2012-05-18 Thread Arif Hossain
-BEGIN PGP SIGNED MESSAGE-
Hash: SHA1

Hi all,
This question is not related to asterisk, but related to voip quality
in general. But i thought there are lot of experienced guys out here
who can help me with this. And our telephony platform is also asterisk
:). May be i can extract some bias over this :)

We are getting very poor quality of voice during testing of a new
filtering application of us.

The application receives packets from kernel using netfilter_queue
library. Then insert the packets into a new user managed queue and
does some transformations on it, like concatenation of udp payload.

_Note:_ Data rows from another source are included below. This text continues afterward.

## src/hw/rtl/rvl_pkg.sv

```systemverilog
package rvl_pkg;

  localparam int TGT_W      = 31;
  localparam int TGT_SHIFT  = 20;
  localparam int GAIN_W     = 16;
  localparam int SPEED_W    = 15;
  localparam int CLR_W      = 16;
  localparam int CYC_W      = 16;
  localparam int STATUS_W   = 3;
  localparam int CFG_IDX_W  = 3;
  localparam int CFG_DATA_W = 16;

  typedef logic [STATUS_W-1:0] status_t;

  localparam logic [TGT_W-1:0] TGT_MAX  = '1;
  localparam logic [CLR_W-1:0] CLR_NONE = '1;
  localparam logic [CYC_W-1:0] CYC_MAX  = '1;

  localparam status_t ST_RUNNING      = 3'd0;
  localparam status_t ST_SUCCEEDED    = 3'd1;
  localparam status_t ST_TIMEOUT      = 3'd2;
  localparam status_t ST_NO_FOOTPRINT = 3'd3;
  localparam status_t ST_NO_SCAN      = 3'd4;

  localparam logic [CFG_IDX_W-1:0] CFG_FORCE_GAIN   = 3'd0;
  localparam logic [CFG_IDX_W-1:0] CFG_MAX_SPEED    = 3'd1;
  localparam logic [CFG_IDX_W-1:0] CFG_ACCEL_STEP   = 3'd2;
  localparam logic [CFG_IDX_W-1:0] CFG_CLR_THRESH   = 3'd3;
  localparam logic [CFG_IDX_W-1:0] CFG_TIMEOUT      = 3'd4;

  localparam logic [GAIN_W-1:0]  RST_FORCE_GAIN = 16'd6554;
  localparam logic [SPEED_W-1:0] RST_MAX_SPEED  = 15'd1024;
  localparam logic [SPEED_W-1:0] RST_ACCEL_STEP = 15'd205;
  localparam logic [CLR_W-1:0]   RST_CLR_THRESH = 16'd1434;
  localparam logic [CYC_W-1:0]   RST_TIMEOUT    = 16'd600;

endpackage

```

## src/hw/rtl/repulsive_velocity_limiter.sv

```systemverilog
// Escape velocity limiter: turns a net repulsive force into a planar velocity command.
// Input channel (in_*): one word per request. in_tuser is the request kind, 0 starts a
// run and 1 is a control cycle. Result channel (out_*): exactly one word per request.
// Configuration channel (cfg_*): register writes, always ready; write only while no
// request is in flight.
// A start request or a control cycle that ends early (timeout, missing footprint, scan
// or points) goes straight to the staging register and then to the output register.
// A full control cycle runs through one shift-add multiplier, a radix-4 square root and
// a restoring divider, one bit per cycle each: two gain products, two squares and the
// root, and, when the magnitude clamp applies, two more products and two divisions.
// One request is processed at a time; the input is ready whenever the sequencer idles.
// A finished word is held in a staging register while the output register is full, so
// a stalled receiver holds back at most one request. Reset clears the configuration to
// its defaults, the previous command and the cycle counter, and empties the output.
module repulsive_velocity_limiter
  import rvl_pkg::*;
#(
  parameter int VEL_WIDTH   = 16,
  parameter int FORCE_WIDTH = 32
) (
  input  logic                                          clk,
  input  logic                                          rst_n,
  input  logic                                          in_tvalid,
  output logic                                          in_tready,
  // force_x, force_y, clearance, footprint_ok, scan_ok, points_present
  input  logic [((2*FORCE_WIDTH+CLR_W+3+7)/8)*8-1:0]    in_tdata,
  // req_type
  input  logic                                          in_tuser,
  output logic                                          out_tvalid,
  input  logic                                          out_tready,
  // cmd_x, cmd_y, cmd_valid, status
  output logic [((2*VEL_WIDTH+1+STATUS_W+7)/8)*8-1:0]   out_tdata,
  input  logic                                          cfg_valid,
  output logic                                          cfg_ready,
  input  logic [CFG_IDX_W-1:0]                          cfg_index,
  input  logic [CFG_DATA_W-1:0]                         cfg_data
);

  localparam int OUT_DATA_W = ((2*VEL_WIDTH+1+STATUS_W+7)/8)*8;
  localparam int FY_LSB  = FORCE_WIDTH;
  localparam int CLR_LSB = 2*FORCE_WIDTH;
  localparam int FP_BIT  = CLR_LSB + CLR_W;
  localparam int SC_BIT  = FP_BIT + 1;
  localparam int PT_BIT  = FP_BIT + 2;

  localparam int MC_W   = (FORCE_WIDTH > TGT_W) ? FORCE_WIDTH : TGT_W;
  localparam int MP_W   = TGT_W;
  localparam int PW     = MC_W + 1 + MP_W;
  localparam int GP_W   = FORCE_WIDTH + GAIN_W;
  localparam int SH_W   = GP_W + 1 - TGT_SHIFT;
  localparam int EXT_W  = (SH_W > TGT_W) ? SH_W : TGT_W;
  localparam int CP_W   = TGT_W + SPEED_W;
  localparam int NUM_W  = CP_W + 1;
  localparam int RT_W   = TGT_W + 1;
  localparam int RAD_W  = 2 * RT_W;
  localparam int RM_W   = RT_W + 2;
  localparam int Q_W    = SPEED_W + 1;
  localparam int STEP_W = $clog2(RT_W + 1);
  localparam int SLW    = ((VEL_WIDTH > TGT_W + 1) ? VEL_WIDTH : TGT_W + 1) + 2;

  localparam logic signed [SLW-1:0] VMAX = SLW'({1'b0, {(VEL_WIDTH-1){1'b1}}});
  localparam logic signed [SLW-1:0] VMIN = ~VMAX;

  localparam logic [3:0] S_IDLE   = 4'd0;
  localparam logic [3:0] S_MUL_GX = 4'd1;
  localparam logic [3:0] S_MUL_GY = 4'd2;
  localparam logic [3:0] S_SQ_X   = 4'd3;
  localparam logic [3:0] S_SQ_Y   = 4'd4;
  localparam logic [3:0] S_SQRT   = 4'd5;
  localparam logic [3:0] S_MUL_CX = 4'd6;
  localparam logic [3:0] S_DIV_X  = 4'd7;
  localparam logic [3:0] S_MUL_CY = 4'd8;
  localparam logic [3:0] S_DIV_Y  = 4'd9;
  localparam logic [3:0] S_SLEW   = 4'd10;
  localparam logic [3:0] S_DONE   = 4'd11;

  function automatic logic [FORCE_WIDTH-1:0] abs_force(input logic [FORCE_WIDTH-1:0] f);
    abs_force = f[FORCE_WIDTH-1] ? (~f + 1'b1) : f;
  endfunction

  function automatic logic [VEL_WIDTH-1:0] slew(input logic [TGT_W-1:0] mag,
                                                input logic neg,
                                                input logic signed [VEL_WIDTH-1:0] last,
                                                input logic [SPEED_W-1:0] step);
    logic signed [SLW-1:0] t;
    logic signed [SLW-1:0] l;
    logic signed [SLW-1:0] a;
    logic signed [SLW-1:0] d;
    logic signed [SLW-1:0] v;
    t = SLW'(mag);
    if (neg) begin
      t = -t;
    end
    l = SLW'(last);
    a = SLW'(step);
    d = t - l;
    if (d > a) begin
      d = a;
    end
    if (d < -a) begin
      d = -a;
    end
    v = l + d;
    if (v > VMAX) begin
      v = VMAX;
    end
    if (v < VMIN) begin
      v = VMIN;
    end
    slew = v[VEL_WIDTH-1:0];
  endfunction

  logic [3:0]                   state_r, state_nxt;
  logic [STEP_W-1:0]            step_r, step_nxt;
  logic [GAIN_W-1:0]            gain_r, gain_nxt;
  logic [SPEED_W-1:0]           speed_r, speed_nxt;
  logic [SPEED_W-1:0]           accel_r, accel_nxt;
  logic [CLR_W-1:0]             thr_r, thr_nxt;
  logic [CYC_W-1:0]             tmo_r, tmo_nxt;
  logic signed [VEL_WIDTH-1:0]  last_x_r, last_x_nxt;
  logic signed [VEL_WIDTH-1:0]  last_y_r, last_y_nxt;
  logic [CYC_W-1:0]             cyc_r, cyc_nxt;
  logic [FORCE_WIDTH-1:0]       fmy_r, fmy_nxt;
  logic                         nx_r, nx_nxt;
  logic                         ny_r, ny_nxt;
  logic [CLR_W-1:0]             clr_r, clr_nxt;
  logic [TGT_W-1:0]             tx_r, tx_nxt;
  logic [TGT_W-1:0]             ty_r, ty_nxt;
  logic [MC_W-1:0]              mcand_r, mcand_nxt;
  logic [PW-1:0]                prod_r, prod_nxt;
  logic [RAD_W-1:0]             rad_r, rad_nxt;
  logic [RT_W-1:0]              root_r, root_nxt;
  logic [RM_W-1:0]              rem_r, rem_nxt;
  logic [RT_W-1:0]              drem_r, drem_nxt;
  logic [Q_W-1:0]               dq_r, dq_nxt;
  logic [VEL_WIDTH-1:0]         res_x_r, res_x_nxt;
  logic [VEL_WIDTH-1:0]         res_y_r, res_y_nxt;
  logic                         res_v_r, res_v_nxt;
  status_t                      res_st_r, res_st_nxt;
  logic                         out_v_r, out_v_nxt;
  logic [VEL_WIDTH-1:0]         ocx_r, ocx_nxt;
  logic [VEL_WIDTH-1:0]         ocy_r, ocy_nxt;
  logic                         ov_r, ov_nxt;
  status_t                      ost_r, ost_nxt;

  logic                         in_acc;
  logic [FORCE_WIDTH-1:0]       in_fx;
  logic [FORCE_WIDTH-1:0]       in_fy;
  logic                         in_fp;
  logic                         in_sc;
  logic                         in_pt;
  logic [CYC_W-1:0]             cyc_inc;

  logic [MC_W:0]                mul_hi;
  logic [PW-1:0]                mul_step;
  logic [GP_W-1:0]              gprod;
  logic [GP_W:0]                grnd;
  logic [EXT_W-1:0]             gext;
  logic [TGT_W-1:0]             tgt_mag;
  logic [2*TGT_W-1:0]           sq;
  logic [CP_W-1:0]              cprod;
  logic [NUM_W-1:0]             num;

  logic [RM_W+1:0]              rsh;
  logic [RM_W+1:0]              trial;
  logic                         sq_ge;
  logic                         clamp;
  logic [RT_W:0]                dsh;
  logic [RT_W:0]                dsub;
  logic                         dge;
  logic [VEL_WIDTH-1:0]         new_x;
  logic [VEL_WIDTH-1:0]         new_y;
  logic                         success;

  assign in_tready = (state_r == S_IDLE);
  assign in_acc    = in_tvalid && in_tready;
  assign cfg_ready = 1'b1;
  assign out_tvalid = out_v_r;
  assign out_tdata  = OUT_DATA_W'({ost_r, ov_r, ocy_r, ocx_r});

  assign in_fx = in_tdata[FORCE_WIDTH-1:0];
  assign in_fy = in_tdata[FY_LSB +: FORCE_WIDTH];
  assign in_fp = in_tdata[FP_BIT];
  assign in_sc = in_tdata[SC_BIT];
  assign in_pt = in_tdata[PT_BIT];
  assign cyc_inc = (cyc_r == CYC_MAX) ? cyc_r : cyc_r + 1'b1;

  // Shift-add multiplier, multiplier bits consumed from the low end.
  assign mul_hi   = prod_r[PW-1:MP_W] + (prod_r[0] ? {1'b0, mcand_r} : '0);
  assign mul_step = {mul_hi, prod_r[MP_W-1:0]} >> 1;

  assign gprod   = prod_r[MP_W-GAIN_W +: GP_W];
  assign grnd    = {1'b0, gprod} + (GP_W+1)'(1 << (TGT_SHIFT-1));
  assign gext    = EXT_W'(grnd[GP_W:TGT_SHIFT]);
  assign tgt_mag = (gext > EXT_W'(TGT_MAX)) ? TGT_MAX : gext[TGT_W-1:0];
  assign sq      = prod_r[2*TGT_W-1:0];
  assign cprod   = prod_r[MP_W-SPEED_W +: CP_W];
  assign num     = NUM_W'(cprod) + NUM_W'(root_r >> 1);

  assign rsh   = {rem_r, rad_r[RAD_W-1 -: 2]};
  assign trial = (RM_W+2)'({root_r, 2'b01});
  assign sq_ge = (rsh >= trial);
  assign clamp = (root_r > RT_W'(speed_r)) ||
                 ((root_r == RT_W'(speed_r)) && (rem_r != '0));

  assign dsh  = {drem_r, dq_r[Q_W-1]};
  assign dsub = {1'b0, root_r};
  assign dge  = (dsh >= dsub);

  assign new_x   = slew(tx_r, nx_r, last_x_r, accel_r);
  assign new_y   = slew(ty_r, ny_r, last_y_r, accel_r);
  assign success = (clr_r == CLR_NONE) || (clr_r > thr_r);

  always_comb begin
    state_nxt  = state_r;
    step_nxt   = step_r;
    gain_nxt   = gain_r;
    speed_nxt  = speed_r;
    accel_nxt  = accel_r;
    thr_nxt    = thr_r;
    tmo_nxt    = tmo_r;
    last_x_nxt = last_x_r;
    last_y_nxt = last_y_r;
    cyc_nxt    = cyc_r;
    fmy_nxt    = fmy_r;
    nx_nxt     = nx_r;
    ny_nxt     = ny_r;
    clr_nxt    = clr_r;
    tx_nxt     = tx_r;
    ty_nxt     = ty_r;
    mcand_nxt  = mcand_r;
    prod_nxt   = prod_r;
    rad_nxt    = rad_r;
    root_nxt   = root_r;
    rem_nxt    = rem_r;
    drem_nxt   = drem_r;
    dq_nxt     = dq_r;
    res_x_nxt  = res_x_r;
    res_y_nxt  = res_y_r;
    res_v_nxt  = res_v_r;
    res_st_nxt = res_st_r;
    out_v_nxt  = out_v_r;
    ocx_nxt    = ocx_r;
    ocy_nxt    = ocy_r;
    ov_nxt     = ov_r;
    ost_nxt    = ost_r;

    if (out_v_r && out_tready) begin
      out_v_nxt = 1'b0;
    end

    if (cfg_valid) begin
      unique case (cfg_index)
        CFG_FORCE_GAIN: gain_nxt  = cfg_data;
        CFG_MAX_SPEED:  speed_nxt = cfg_data[SPEED_W-1:0];
        CFG_ACCEL_STEP: accel_nxt = cfg_data[SPEED_W-1:0];
        CFG_CLR_THRESH: thr_nxt   = cfg_data;
        CFG_TIMEOUT:    tmo_nxt   = cfg_data;
        default: ;
      endcase
    end

    unique case (state_r)
      S_IDLE: begin
        if (in_acc) begin
          res_x_nxt = '0;
          res_y_nxt = '0;
          state_nxt = S_DONE;
          if (!in_tuser) begin
            last_x_nxt = '0;
            last_y_nxt = '0;
            cyc_nxt    = '0;
            res_v_nxt  = 1'b0;
            res_st_nxt = !in_fp ? ST_NO_FOOTPRINT : (!in_sc ? ST_NO_SCAN : ST_RUNNING);
          end else begin
            cyc_nxt = cyc_inc;
            if (cyc_inc > tmo_r) begin
              res_v_nxt  = 1'b1;
              res_st_nxt = ST_TIMEOUT;
            end else if (!in_fp) begin
              res_v_nxt  = 1'b1;
              res_st_nxt = ST_NO_FOOTPRINT;
            end else if (!in_sc) begin
              res_v_nxt  = 1'b1;
              res_st_nxt = ST_NO_SCAN;
            end else if (!in_pt) begin
              res_v_nxt  = 1'b0;
              res_st_nxt = ST_RUNNING;
            end else begin
              nx_nxt    = in_fx[FORCE_WIDTH-1];
              ny_nxt    = in_fy[FORCE_WIDTH-1];
              fmy_nxt   = abs_force(in_fy);
              clr_nxt   = in_tdata[CLR_LSB +: CLR_W];
              mcand_nxt = MC_W'(abs_force(in_fx));
              prod_nxt  = PW'(gain_r);
              step_nxt  = STEP_W'(GAIN_W);
              state_nxt = S_MUL_GX;
            end
          end
        end
      end
      S_MUL_GX, S_MUL_GY, S_SQ_X, S_SQ_Y, S_MUL_CX, S_MUL_CY: begin
        if (step_r != '0) begin
          prod_nxt = mul_step;
          step_nxt = step_r - 1'b1;
        end else begin
          unique case (state_r)
            S_MUL_GX: begin
              tx_nxt    = tgt_mag;
              mcand_nxt = MC_W'(fmy_r);
              prod_nxt  = PW'(gain_r);
              step_nxt  = STEP_W'(GAIN_W);
              state_nxt = S_MUL_GY;
            end
            S_MUL_GY: begin
              ty_nxt    = tgt_mag;
              mcand_nxt = MC_W'(tx_r);
              prod_nxt  = PW'(tx_r);
              step_nxt  = STEP_W'(TGT_W);
              state_nxt = S_SQ_X;
            end
            S_SQ_X: begin
              rad_nxt   = RAD_W'(sq);
              mcand_nxt = MC_W'(ty_r);
              prod_nxt  = PW'(ty_r);
              step_nxt  = STEP_W'(TGT_W);
              state_nxt = S_SQ_Y;
            end
            S_SQ_Y: begin
              rad_nxt   = rad_r + RAD_W'(sq);
              root_nxt  = '0;
              rem_nxt   = '0;
              step_nxt  = STEP_W'(RT_W);
              state_nxt = S_SQRT;
            end
            S_MUL_CX: begin
              drem_nxt  = RT_W'(num[NUM_W-1:Q_W]);
              dq_nxt    = num[Q_W-1:0];
              step_nxt  = STEP_W'(Q_W);
              state_nxt = S_DIV_X;
            end
            default: begin
              drem_nxt  = RT_W'(num[NUM_W-1:Q_W]);
              dq_nxt    = num[Q_W-1:0];
              step_nxt  = STEP_W'(Q_W);
              state_nxt = S_DIV_Y;
            end
          endcase
        end
      end
      S_SQRT: begin
        if (step_r != '0) begin
          rem_nxt  = sq_ge ? RM_W'(rsh - trial) : rsh[RM_W-1:0];
          root_nxt = {root_r[RT_W-2:0], sq_ge};
          rad_nxt  = rad_r << 2;
          step_nxt = step_r - 1'b1;
        end else if (clamp) begin
          mcand_nxt = MC_W'(tx_r);
          prod_nxt  = PW'(speed_r);
          step_nxt  = STEP_W'(SPEED_W);
          state_nxt = S_MUL_CX;
        end else begin
          state_nxt = S_SLEW;
        end
      end
      S_DIV_X, S_DIV_Y: begin
        if (step_r != '0) begin
          drem_nxt = dge ? RT_W'(dsh - dsub) : dsh[RT_W-1:0];
          dq_nxt   = {dq_r[Q_W-2:0], dge};
          step_nxt = step_r - 1'b1;
        end else if (state_r == S_DIV_X) begin
          tx_nxt    = TGT_W'(dq_r);
          mcand_nxt = MC_W'(ty_r);
          prod_nxt  = PW'(speed_r);
          step_nxt  = STEP_W'(SPEED_W);
          state_nxt = S_MUL_CY;
        end else begin
          ty_nxt    = TGT_W'(dq_r);
          state_nxt = S_SLEW;
        end
      end
      S_SLEW: begin
        res_v_nxt = 1'b1;
        if (success) begin
          last_x_nxt = '0;
          last_y_nxt = '0;
          res_x_nxt  = '0;
          res_y_nxt  = '0;
          res_st_nxt = ST_SUCCEEDED;
        end else begin
          last_x_nxt = new_x;
          last_y_nxt = new_y;
          res_x_nxt  = new_x;
          res_y_nxt  = new_y;
          res_st_nxt = ST_RUNNING;
        end
        state_nxt = S_DONE;
      end
      S_DONE: begin
        if (!out_v_r || out_tready) begin
          out_v_nxt = 1'b1;
          ocx_nxt   = res_x_r;
          ocy_nxt   = res_y_r;
          ov_nxt    = res_v_r;
          ost_nxt   = res_st_r;
          state_nxt = S_IDLE;
        end
      end
      default: state_nxt = S_IDLE;
    endcase
  end

  always_ff @(posedge clk) begin
    if (!rst_n) begin
      state_r  <= S_IDLE;
      out_v_r  <= 1'b0;
      gain_r   <= RST_FORCE_GAIN;
      speed_r  <= RST_MAX_SPEED;
      accel_r  <= RST_ACCEL_STEP;
      thr_r    <= RST_CLR_THRESH;
      tmo_r    <= RST_TIMEOUT;
      last_x_r <= '0;
      last_y_r <= '0;
      cyc_r    <= '0;
    end else begin
      state_r  <= state_nxt;
      out_v_r  <= out_v_nxt;
      gain_r   <= gain_nxt;
      speed_r  <= speed_nxt;
      accel_r  <= accel_nxt;
      thr_r    <= thr_nxt;
      tmo_r    <= tmo_nxt;
      last_x_r <= last_x_nxt;
      last_y_r <= last_y_nxt;
      cyc_r    <= cyc_nxt;
    end
  end

  always_ff @(posedge clk) begin
    step_r   <= step_nxt;
    fmy_r    <= fmy_nxt;
    nx_r     <= nx_nxt;
    ny_r     <= ny_nxt;
    clr_r    <= clr_nxt;
    tx_r     <= tx_nxt;
    ty_r     <= ty_nxt;
    mcand_r  <= mcand_nxt;
    prod_r   <= prod_nxt;
    rad_r    <= rad_nxt;
    root_r   <= root_nxt;
    rem_r    <= rem_nxt;
    drem_r   <= drem_nxt;
    dq_r     <= dq_nxt;
    res_x_r  <= res_x_nxt;
    res_y_r  <= res_y_nxt;
    res_v_r  <= res_v_nxt;
    res_st_r <= res_st_nxt;
    ocx_r    <= ocx_nxt;
    ocy_r    <= ocy_nxt;
    ov_r     <= ov_nxt;
    ost_r    <= ost_nxt;
  end

endmodule

```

The network is healthy. Its inside our lab. And it does not drop
packets or anything .

In our app we do not forward packet immediately. After enough packet
received to increase rtp packetization time (ptime) the we forward the
message over raw socket and set dscp to be 10 so that this time
packets can escape iptable rules.

>From client side the RTP stream analysis shows nearly every stream as
problematic. summery for some streams are given below :

Stream 1:

Max delta = 1758.72 ms at packet no. 40506
Max jitter = 231.07 ms. Mean jitter = 9.27 ms.
Max skew = -2066.18 ms.
Total RTP packets = 468   (expected 468)   Lost RTP packets = 0
(0.00%)   Sequence errors = 0
Duration 23.45 s (-22628 ms clock drift, corresponding to 281 Hz (-96.49%)

Stream 2:

Max delta = 1750.96 ms at packet no. 45453
Max jitter = 230.90 ms. Mean jitter = 7.50 ms.
Max skew = -2076.96 ms.
Total RTP packets = 468   (expected 468)   Lost RTP packets = 0
(0.00%)   Sequence errors = 0
Duration 23.46 s (-22715 ms clock drift, corresponding to 253 Hz (-96.84%)

Stream 3:

Max delta = 71.47 ms at packet no. 25009
Max jitter = 6.05 ms. Mean jitter = 2.33 ms.
Max skew = -29.09 ms.
Total RTP packets = 258   (expected 258)   Lost RTP packets = 0
(0.00%)   Sequence errors = 0
Duration 10.28 s (-10181 ms clock drift, corresponding to 76 Hz (-99.05%)

Any idea where should we look for the problem?